Esa noche no pude evitar la imagen del refectorio en mi cabeza. Me sentía como un director de cine primerizo que no acaba de estar convencido del plano que ha de rodar y vuelve una y otra vez a encuadrarlo y a mostrarse obsesivo con el estilismo de la escena o el vestido de la protagonista. Según mi planteamiento había abundante luz natural que entraba por tres ventanas muy alargadas que casi llegaban hasta el techo abovedado del refectorio. Las religiosas ocupaban tres mesas en forma de U, dos alargadas y otra que hacía de base o presidencia y que solo estaba ocupada por tres de ellas. Una religiosa muy vieja arrastraba un carrito metálico con el que servía la comida: un bol de aluminio lleno de judías verdes con patatas. No había ninguna Hermana que leyese mientras cenaban. Tampoco música. Solo se escuchaba el ruido lejano y hosco de los coches que circulaban por la calle Santa Engracia o algunos, más discontinuos pero cercanos, que lo hacían por Fernández de la Hoz. Acabada la cena, la Hermana María Mercedes se acercaba a la Superiora y le decía algo en voz baja y casi al oído.
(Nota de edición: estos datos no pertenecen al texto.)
**src/rtl/serial_regif_pkg.sv**
```systemverilog
// Shared widths, the mode-word layout and the bit positions of command and
// status, used by every part of the serial controller register interface.
package serial_regif_pkg;
    localparam int DW = 8;

    // Mode word, packed from bit 7 down to bit 0.
    typedef struct packed {
        logic [1:0] stop;
        logic       even;
        logic       par_en;
        logic [1:0] len;
        logic [1:0] baud;
    } mode_t;

    // Command bit positions.
    localparam int CB_TXEN = 0;
    localparam int CB_DTR  = 1;
    localparam int CB_RXEN = 2;
    localparam int CB_BRK  = 3;
    localparam int CB_ERST = 4;
    localparam int CB_RTS  = 5;
    localparam int CB_IRST = 6;

    // Status bit positions.
    localparam int SB_TXRDY = 0;
    localparam int SB_RXRDY = 1;
    localparam int SB_TXEMP = 2;
    localparam int SB_PE    = 3;
    localparam int SB_OE    = 4;
    localparam int SB_FE    = 5;
    localparam int SB_ZERO  = 6;
    localparam int SB_DSR   = 7;
endpackage

```
**src/rtl/regif_decode.sv**
```systemverilog
// Turns chip select, address and strobes into per-port access pulses.
// Assumes rd and wr are single-cycle strobes and are never high together.
module regif_decode (
    input  logic cs,
    input  logic addr,
    input  logic rd,
    input  logic wr,
    output logic data_wr,
    output logic data_rd,
    output logic ctl_wr
);
    // Qualify each strobe with chip select and the port address.
    always_comb begin
        data_wr = cs && wr && !addr;
        data_rd = cs && rd && !addr;
        ctl_wr  = cs && wr &&  addr;
    end
endmodule

```
**src/rtl/regif_ctl_seq.sv**
```systemverilog
// Mode/command sequencer for the shared control address. It holds the mode
// word and the persistent command bits. It also produces single-cycle pulses
// for the internal reset and the error reset. Assumes ctl_wr is a
// single-cycle pulse.
module regif_ctl_seq
    import serial_regif_pkg::*;
(
    input  logic          clk,
    input  logic          rst_n,
    input  logic          ctl_wr,
    input  logic [DW-1:0] wdata,
    output mode_t         mode_q,
    output logic          tx_en,
    output logic          rx_en,
    output logic          brk,
    output logic          dtr,
    output logic          rts,
    output logic          soft_rst,
    output logic          err_clr
);
    logic expect_mode;
    logic cmd_wr;

    // Command write and its single-cycle side effects.
    always_comb begin
        cmd_wr   = ctl_wr && !expect_mode;
        soft_rst = cmd_wr && wdata[CB_IRST];
        err_clr  = cmd_wr && wdata[CB_ERST];
    end

    // Sequence the shared address: first write is mode, then commands.
    always_ff @(posedge clk) begin
        if (!rst_n || soft_rst) begin
            expect_mode <= 1'b1;
            mode_q      <= '0;
            tx_en       <= 1'b0;
            rx_en       <= 1'b0;
            brk         <= 1'b0;
            dtr         <= 1'b0;
            rts         <= 1'b0;
        end else if (ctl_wr && expect_mode) begin
            mode_q      <= mode_t'(wdata);
            expect_mode <= 1'b0;
        end else if (cmd_wr) begin
            tx_en <= wdata[CB_TXEN];
            rx_en <= wdata[CB_RXEN];
            brk   <= wdata[CB_BRK];
            dtr   <= wdata[CB_DTR];
            rts   <= wdata[CB_RTS];
        end
    end

    // a command write without internal reset keeps the mode word.
    a_r2_mode_held: assert property (@(posedge clk) disable iff (!rst_n)
        (cmd_wr && !wdata[CB_IRST]) |=> $stable(mode_q));

    // an internal reset leaves everything cleared and awaiting a mode word.
    a_r4_soft_reset: assert property (@(posedge clk) disable iff (!rst_n)
        soft_rst |=> (expect_mode && mode_q == '0 && !tx_en && !rx_en
                      && !brk && !dtr && !rts));
endmodule

```
**src/rtl/regif_txhold.sv**
```systemverilog
// Transmit holding register. It accepts a character only while empty and
// frees itself when the transmitter takes the character. Assumes tx_take is
// raised only while the register is full.
module regif_txhold
    import serial_regif_pkg::*;
(
    input  logic          clk,
    input  logic          rst_n,
    input  logic          soft_rst,
    input  logic          data_wr,
    input  logic [DW-1:0] wdata,
    input  logic          tx_take,
    output logic [DW-1:0] hold_q,
    output logic          full_q
);
    // Load when empty, release on take, and ignore writes while full.
    always_ff @(posedge clk) begin
        if (!rst_n || soft_rst) begin
            hold_q <= '0;
            full_q <= 1'b0;
        end else if (data_wr && !full_q) begin
            hold_q <= wdata;
            full_q <= 1'b1;
        end else if (tx_take) begin
            full_q <= 1'b0;
        end
    end

    // a write into an occupied register leaves the character intact.
    a_r13_hold_kept: assert property (@(posedge clk) disable iff (!rst_n)
        (full_q && data_wr && !soft_rst) |=> $stable(hold_q));

    // a take empties the register.
    a_r12_take_frees: assert property (@(posedge clk) disable iff (!rst_n)
        (full_q && tx_take) |=> !full_q);
endmodule

```
**src/rtl/regif_rxstat.sv**
```systemverilog
// Receive buffer with its ready flag and the sticky parity, overrun and
// framing flags. Assumes rx_valid is a single-cycle pulse with its error
// qualifiers valid in the same cycle.
module regif_rxstat
    import serial_regif_pkg::*;
(
    input  logic          clk,
    input  logic          rst_n,
    input  logic          soft_rst,
    input  logic          rx_en,
    input  logic          rx_valid,
    input  logic [DW-1:0] rx_char,
    input  logic          rx_perr,
    input  logic          rx_ferr,
    input  logic          data_rd,
    input  logic          err_clr,
    output logic [DW-1:0] buf_q,
    output logic          rdy_q,
    output logic          pe_q,
    output logic          oe_q,
    output logic          fe_q
);
    logic rx_load;

    // A character is accepted only while the receiver is enabled.
    always_comb rx_load = rx_valid && rx_en;

    // Update the buffer, ready flag and sticky error flags.
    always_ff @(posedge clk) begin
        if (!rst_n || soft_rst) begin
            buf_q <= '0;
            rdy_q <= 1'b0;
            pe_q  <= 1'b0;
            oe_q  <= 1'b0;
            fe_q  <= 1'b0;
        end else begin
            if (rx_load)
                buf_q <= rx_char;
            rdy_q <= rx_load ? 1'b1 : (data_rd ? 1'b0 : rdy_q);
            pe_q  <= (err_clr ? 1'b0 : pe_q) | (rx_load && rx_perr);
            fe_q  <= (err_clr ? 1'b0 : fe_q) | (rx_load && rx_ferr);
            oe_q  <= (err_clr ? 1'b0 : oe_q) | (rx_load && rdy_q && !data_rd);
        end
    end

    // a data read with no new character drops the ready flag.
    a_r7_read_clears: assert property (@(posedge clk) disable iff (!rst_n)
        (data_rd && !rx_load) |=> !rdy_q);

    // a character arriving on a full, unread buffer raises overrun.
    a_r9_overrun_sets: assert property (@(posedge clk) disable iff (!rst_n)
        (rx_load && rdy_q && !data_rd && !soft_rst) |=> oe_q);

    // an error reset with no new character clears all three flags.
    a_r10_err_clear: assert property (@(posedge clk) disable iff (!rst_n)
        (err_clr && !rx_load) |=> (!pe_q && !oe_q && !fe_q));
endmodule

```
**src/rtl/regif_sync.sv**
```systemverilog
// Multi-flop synchronizer for one asynchronous level. It resets to RST_VAL.
// Assumes STAGES is at least 2.
module regif_sync #(
    parameter int   STAGES  = 2,
    parameter logic RST_VAL = 1'b1
) (
    input  logic clk,
    input  logic rst_n,
    input  logic d,
    output logic q
);
    logic [STAGES-1:0] chain;

    // Shift the level through the flop chain.
    always_ff @(posedge clk) begin
        if (!rst_n)
            chain <= {STAGES{RST_VAL}};
        else
            chain <= {chain[STAGES-2:0], d};
    end

    always_comb q = chain[STAGES-1];
endmodule

```
**src/rtl/serial_ctrl_regif.sv**
```systemverilog
// Host-side register interface of an asynchronous serial controller.
// It decodes data and control/status ports and sequences mode and command
// words. It holds the transmit character and the receive status, and drives
// the enables and active-low modem lines. Assumes single-cycle rd/wr strobes.
module serial_ctrl_regif
    import serial_regif_pkg::*;
#(
    parameter int DSR_SYNC_STAGES = 2
) (
    input  logic          clk,
    input  logic          rst_n,
    input  logic          cs,
    input  logic          addr,
    input  logic          rd,
    input  logic          wr,
    input  logic [DW-1:0] wdata,
    output logic [DW-1:0] rdata,
    output logic          rx_read,
    input  logic          rx_valid,
    input  logic [DW-1:0] rx_char,
    input  logic          rx_perr,
    input  logic          rx_ferr,
    output logic [DW-1:0] tx_data,
    output logic          tx_full,
    input  logic          tx_take,
    input  logic          tx_idle,
    input  logic          dsr_n,
    output logic          tx_en,
    output logic          rx_en,
    output logic          tx_break,
    output logic          dtr_n,
    output logic          rts_n,
    output logic [1:0]    baud_fac,
    output logic [1:0]    char_len,
    output logic          par_en,
    output logic          par_even,
    output logic [1:0]    stop_sel
);
    logic          data_wr, data_rd, ctl_wr;
    logic          soft_rst, err_clr;
    logic          dtr, rts;
    mode_t         mode_q;
    logic [DW-1:0] rx_buf;
    logic          rx_rdy, pe, oe, fe;
    logic          dsr_n_s;
    logic [DW-1:0] status;

    regif_decode u_dec (
        .cs(cs), .addr(addr), .rd(rd), .wr(wr),
        .data_wr(data_wr), .data_rd(data_rd), .ctl_wr(ctl_wr)
    );

    regif_ctl_seq u_seq (
        .clk(clk), .rst_n(rst_n), .ctl_wr(ctl_wr), .wdata(wdata),
        .mode_q(mode_q), .tx_en(tx_en), .rx_en(rx_en), .brk(tx_break),
        .dtr(dtr), .rts(rts), .soft_rst(soft_rst), .err_clr(err_clr)
    );

    regif_txhold u_tx (
        .clk(clk), .rst_n(rst_n), .soft_rst(soft_rst), .data_wr(data_wr),
        .wdata(wdata), .tx_take(tx_take), .hold_q(tx_data), .full_q(tx_full)
    );

    regif_rxstat u_rx (
        .clk(clk), .rst_n(rst_n), .soft_rst(soft_rst), .rx_en(rx_en),
        .rx_valid(rx_valid), .rx_char(rx_char), .rx_perr(rx_perr),
        .rx_ferr(rx_ferr), .data_rd(data_rd), .err_clr(err_clr),
        .buf_q(rx_buf), .rdy_q(rx_rdy), .pe_q(pe), .oe_q(oe), .fe_q(fe)
    );

    regif_sync #(.STAGES(DSR_SYNC_STAGES), .RST_VAL(1'b1)) u_dsr (
        .clk(clk), .rst_n(rst_n), .d(dsr_n), .q(dsr_n_s)
    );

    // Assemble status, select read data and export configuration.
    always_comb begin
        status           = '0;
        status[SB_TXRDY] = !tx_full;
        status[SB_RXRDY] = rx_rdy;
        status[SB_TXEMP] = !tx_full && tx_idle;
        status[SB_PE]    = pe;
        status[SB_OE]    = oe;
        status[SB_FE]    = fe;
        status[SB_ZERO]  = 1'b0;
        status[SB_DSR]   = !dsr_n_s;
        rdata            = addr ? status : rx_buf;
        rx_read          = data_rd;
        dtr_n            = !dtr;
        rts_n            = !rts;
        baud_fac         = mode_q.baud;
        char_len         = mode_q.len;
        par_en           = mode_q.par_en;
        par_even         = mode_q.even;
        stop_sel         = mode_q.stop;
    end
endmodule

```
**config.mk**
```make
export PLATFORM = sky130hd
export DESIGN_NAME = serial_ctrl_regif
export DESIGN_NICKNAME = d
export VERILOG_FILES = /design/src/rtl/serial_regif_pkg.sv /design/src/rtl/regif_decode.sv /design/src/rtl/regif_ctl_seq.sv /design/src/rtl/regif_txhold.sv /design/src/rtl/regif_rxstat.sv /design/src/rtl/regif_sync.sv /design/src/rtl/serial_ctrl_regif.sv
export SDC_FILE = /design/constraint.sdc
export NUM_CORES = 1
export LEC_CHECK = 0
export BUFFER_PORTS_ARGS = -buffer_cell sky130_fd_sc_hd__buf_2
export CAP_MARGIN = 20
export CORE_AREA = 10 10 67 69
export CTS_CLUSTER_DIAMETER = 60
export DETAILED_ROUTE_END_ITERATION = 10
export DIE_AREA = 0 0 77 79
export GPL_TIMING_DRIVEN = 0
export PLACE_DENSITY = 0.77
export SLEW_MARGIN = 20
export SYNTH_ARGS = -nofsm -noshare
export SYNTH_HDL_FRONTEND = slang
export SYNTH_SLANG_ARGS = --single-unit
```
**constraint.sdc**
```tcl
create_clock -name clk -period 1.5 [get_ports clk]
set_input_delay 0.3 -clock clk [delete_from_list [all_inputs] [get_ports clk]]
set_output_delay 0.3 -clock clk [all_outputs]
set_load 0.01 [all_outputs]
```
After elaboration in Yosys (flattened, before gate mapping). Cells that the tools add are included.

Register bits after elaboration: 37. Bits in latches: 0. Bits in writable memories: 0. Bits in read-only memories: 0. Bits of input ports: 28. Output and inout bits: 31. Word-level logic and storage cells: 59. Memories kept: 0.

Add/subtract/negate cells: 0. Multiply operators: 0. Div/mod/pow operators: 0. Order comparisons: 0. Equal/unequal tests: 0. Shift operators: 0. Multiplexer cells: 8. Bitwise logic cells: 4. Reductions and logical operators: 28.

Operators with widths (count): 1-bit logical AND (16); 1-bit zero test (8); 8-bit two-way mux (1); 1-bit two-way mux (7); 2-bit nonzero test (2); 1-bit OR (3); 2-bit AND reduction (1); 1-bit logical OR (1); 1-bit NOT (1).

Longest topological paths before layout.
Depth in word-level cells: 6. Mapped depth: 6. Gate-level depth less buffers: 3.

By module. A second synthesis with hierarchy kept.

Cells, all modules: 180. Area, all modules: 1631.6 um^2.

Modules (own cells, without submodules): regif_ctl_seq (instances 1, cells an instance 63, area an instance 550.5 um^2, seq. area each 280.3 um^2); regif_rxstat (instances 1, cells an instance 54, area an instance 550.5 um^2, seq. area each 240.2 um^2); regif_txhold (instances 1, cells an instance 41, area an instance 324.1 um^2, seq. area each 180.2 um^2); serial_ctrl_regif (instances 1, cells an instance 15, area an instance 128.9 um^2, seq. area each 0.0 um^2); regif_sync (instances 1, cells an instance 4, area an instance 52.6 um^2, seq. area each 40.0 um^2); regif_decode (instances 1, cells an instance 3, area an instance 25.0 um^2, seq. area each 0.0 um^2).

Worst setup path before layout. No wires, ideal clock.

Path type: input to output. From: input addr. To: output rdata[1]. Arrival: 966 ps. Required time: 1200 ps. Slack: 234 ps. Stages: 3. Buffers on the path: 2. Path through: buf_4 buf_2 mux2_2.

Word-level cells in the longest chain between the ends: 1.

Ends and longest elaborated chain: from (decl) (RTL line serial_ctrl_regif.sv:13) `input logic addr,`; 8-bit two-way mux (RTL line serial_ctrl_regif.sv:86) `rdata = addr ? status : rx_buf;`; to (decl) (RTL line serial_ctrl_regif.sv:17) `output logic [DW-1:0] rdata,`.

No other way between the ends.

Final worst setup path.
From: input addr. To: output rdata[5].

Same word-level chain as after synthesis.

==> metrics.md <==
| Metric | Value |
|---|---|
| Area growth, synth to finish | `26.62%` |
| Final net count | `264` |
| Post-synthesis sequential area ratio | `0.5034` |
| Final hold violation count | `0` |
| Top Metal Used | `met4` |
| Top cell type by total area after synthesis | `dfxtp_1` |
| Area of the core | `3232 sq um` |
| Post-DRT Antenna Nets | `0` |
| CTS H-tree depth | `2` |
| Final Skew | `0.01139 ns` |
| Hold Crit Depth | `2` |
| Post-Layout Cell Count | `283` |
| Setup TNS | `0 ns` |
| Worst reg-to-reg setup slack | `0.15 ns` |
| Sink Count | `37` |
| Routed wire length | `between 3 and 4 mm` |
| Max incr delay on CP | `0.36 ns` |
| Crit. End Element | `output pin` |
| Worst-Skew Late Latency | `between 0.3 and 0.4 ns` |
| Initial antenna violation count | `0` |
| Fin crit period | `1.457 ns` |
| Unique masters post-synth | `25` |
| PwrDens | `900.3 nW/um^2` |
| Worst R2R Start | `u_seq.expect_mode` |
| CTS Buf Count | `5` |
| First-pass GRT wire length | `around 6.4 mm` |
| Met3 WL | `241 um` |
| Setup ws final | `0.04253 ns` |
| Combinational Power Share | `0.105` |
| Wire length on met2 | `roughly 2.0 mm` |
| Sw Share | `0.2444` |
| Via count | `1,346` |
| CTS tree | `yes` |
| Cell area after synthesis | `1471 sq um` |
| Hold-fix buffers at CTS | `0` |
| Yosys top cell area share | `0.5034` |
| Overall Power | `1.677 mW` |
| Slowest-stage cell, CP | `mux2_2` |
| Dpl cell area | `1814 sq um` |
| Share of layout cells above drive strength 1 | `0.3418` |
| Actual slew at the worst max-slew pin | `0.4513 ns` |
| Placer Congestion | `0.7552` |
| R2R cell count | `5` |
| Fin crit share | `0.9716` |
| # Post-CTS Setup Buffers | `0` |
| DP Cell Count | `275` |
| Largest net degree at the start of global routing | `11` |
| Worst path arrival time | `roughly 1.2 ns` |
| Fin util | `0.5765` |
| Hold Path Class | `in -> reg` |
| Via density | `4.756` |
| DRC Markers | `0` |
| FFs w/ async S/R, synth | `0` |
| Fmax | `about 0.69 GHz` |
| Delay-heaviest family, CP | `buffers and inverters` |
| Reg area | `between 700 and 800 sq um` |
| Post-synth EDFFs | `0` |
| Bufs on Longest Clock Path | `2` |
| Grt ovf | `0` |
| First DRT Iteration DRCs | `91` |
| Number of I/O pins | `just under 60` |
| Fin area | `approximately 1900 sq um` |
| Total iterations of the first detailed-routing run | `4` |
| Mapped Nets | `200` |
| RSZ-0062 raised after global routing | `no` |
| Core Rows | `21` |
| P_int | `1.267 mW` |
| Per-cell routed wire length | `14.05 um` |
| Sequential share of power | `0.604` |
| Area of the multi-input gates | `633.1 sq um` |
| PortBufs | `57` |
| Synth warn | `0` |
| Leakage | `0.8456 nW` |
| Max cap viols | `0` |
| Die X | `77 um` |
| DRT met1 WL | `1.700 mm` |
| Die height | `79 um` |
| Clock share of power | `0.291` |
| WHS | `0.1493 ns` |
| Register bit total from synthesis | `37` |
| Crit path top cell by count | `buf_2` |
| Synth Instances | `approximately 170` |
| Initial Util | `0.4553` |
| Die area | `6083 sq um` |
| Total GRT Usage | `0.1316` |
| Antenna cells | `0` |
| CTS Root Cell | `clkbuf_4` |
| Crit Reg-Reg Endpoint | `u_tx.full_q` |
| Sw Pwr | `0.4099 mW` |
| Crit Path Category | `in -> out` |
| VDD IR max | `713.6 uV` |
| Hpwl dp | `around 3 mm` |
| Most common cell in the netlist | `nand2_1` |
| Worst Hold End | `u_dsr.chain[0]` |
| Outcome | `complete, no violations` |
| Pre-CTS WS | `0.03077 ns` |
| Final Setup Violations | `0` |
| Hold Path Origin | `dsr_n` |
| Required @ worst endpoint | `1.20 ns` |
| Buffers and inverters on the worst path | `3` |
| Synth Flop Type | `dfxtp_1` |
| Synth cell count leaders | `51 x nand2_1, 37 x dfxtp_1, 28 x a21oi_1` |
| Worst-path fanout max | `10` |
| CP cell instances | `buf_4 > buf_2 > mux2_2 > buf_2` |
| CP startpoint kind | `input port` |
| Synth top area cells | `dfxtp_1 50%, nand2_1 13%, a21oi_1 9.5%` |
| Pins over their slew limit | `0` |
| FILL cells | `333` |
| Syn_area_per_cell | `8.555 sq um` |
| Vias in the first global route | `1,395` |
| Clk pin slew, worst setup/hold paths | `~0.090 ns` |
| Post_cts resized | `0` |
| Relative slew slack | `0.6991` |
[worst register-to-register path: cells and delay by family (launching register included)]
family	cells	cell delay [ns]
and+or+nand+nor	1	0.18
DFF	1	0.34
buffers and inverters	2	0.38
AOI/OAI and AO/OA	2	0.32
[power by group through the flow]
stage / Sequential [mW] / Combinational, mW / Clock [mW]
final: 1.01 / 0.177 / 0.488
after global placement: 1.03 / 0.176 / 0
after CTS: 1.01 / 0.179 / 0.499
after detailed placement: 1.04 / 0.178 / 0
after global routing: 1.02 / 0.197 / 0.547
after floorplan: 1.04 / 0.0823 / 0
[logic make-up after synthesis]
family / count (synthesis) / synth area share
compound gates: 37 / 0.1437
buf+inv: 16 / 0.06632
flops: 37 / 0.5034
mux: 9 / 0.06463
simple gates: 73 / 0.2219
[registers in the layout, summed over array words and instances (netlist names)]
register	cells
u_seq.dtr	1
u_tx.hold_q	8
u_rx.rdy_q	1
u_tx.full_q	1
u_seq.tx_en	1
u_seq.rts	1
u_dsr.chain	2
u_rx.buf_q	8
u_seq.expect_mode	1
u_seq.mode_q	8
u_seq.brk	1
u_seq.rx_en	1
u_rx.pe_q	1
u_rx.oe_q	1
u_rx.fe_q	1
[cell type report]
cell class / instances / share of cell area
Tap cell: 46 / 0.03089
Multi-Input combinational cell: 119 / 0.3398
Inverter: 6 / 0.01209
Buffer: 10 / 0.04030
Sequential cell: 37 / 0.3976
Clock buffer: 8 / 0.02619
Timing Repair Buffer: 57 / 0.1531
[worst max path at each step]
| stage | start | endpoint | slack (ns) | cells past startpoint |
|---|---|---|---|---|
| floorplan | addr | rdata[1] | 0.23 | 3 |
| global placement | addr | rdata[5] | 0.04 | 4 |
| detailed placement | addr | rdata[5] | 0.03 | 4 |
| CTS | addr | rdata[5] | 0.02 | 4 |
| global route | addr | rdata[1] | 0.003 | 4 |
| finish | addr | rdata[5] | 0.04 | 4 |
[cells in the final DEF, fill, tap and decap left out]
master	synthesis	layout
nand4_1	1	1
clkbuf_4	0	5
and4bb_2	1	1
nand3b_1	2	2
nand2b_1	3	3
buf_2	3	60
nand4bb_1	1	1
mux2i_1	5	5
a21oi_1	28	28
and4_2	1	1
nand2_1	51	51
nand4b_1	1	1
and2_1	1	1
mux2_2	4	4
nor2_1	8	8
o21ai_0	4	4
nand3_1	2	2
nor2b_1	1	1
a21oi_2	3	3
a21o_2	1	1
buf_6	4	4
buf_4	1	1
inv_1	6	6
o21ai_4	1	1
clkbuf_1	2	5
dfxtp_1	37	37
[metal layers]
metal  global-route usage  vias up
li1                     -      694
met1               0.1362      614
met2               0.2302       34
met3              0.05405        4
met4              0.06022        0
met5                    0        -
Note: power is estimated with default switching activity, not from simulation.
La Superiora continuaba masticando con la vista perdida en un punto indeterminado de la estancia, aunque en rigurosa línea recta de donde se encontraba sentada, y asentía con expresión imperturbable. Concluido el mensaje, la Hermana María Mercedes regresaba a su sitio levemente entusiasmada en secreto con la novedad de ser mensajera de un asunto proveniente del mundo exterior, pero haciendo esfuerzos para que ninguna de sus compañeras encontrase en ese hecho el menor indicio de protagonismo. Cuando se levantaron de la mesa, la Superiora hizo un gesto con la mano a la Hermana María Mercedes y esta acudió presta a su lado. Ambas avanzaron un buen trecho del corredor a la par. Una diciendo y la otra escuchando. Los geranios, colocados en el suelo a ambos lados, parecían hacerles pasillo y actuar como inocentes espías de su conversación. Al llegar a la esquina en la que se bifurcaban sus caminos la respuesta oficial ya estaba dada.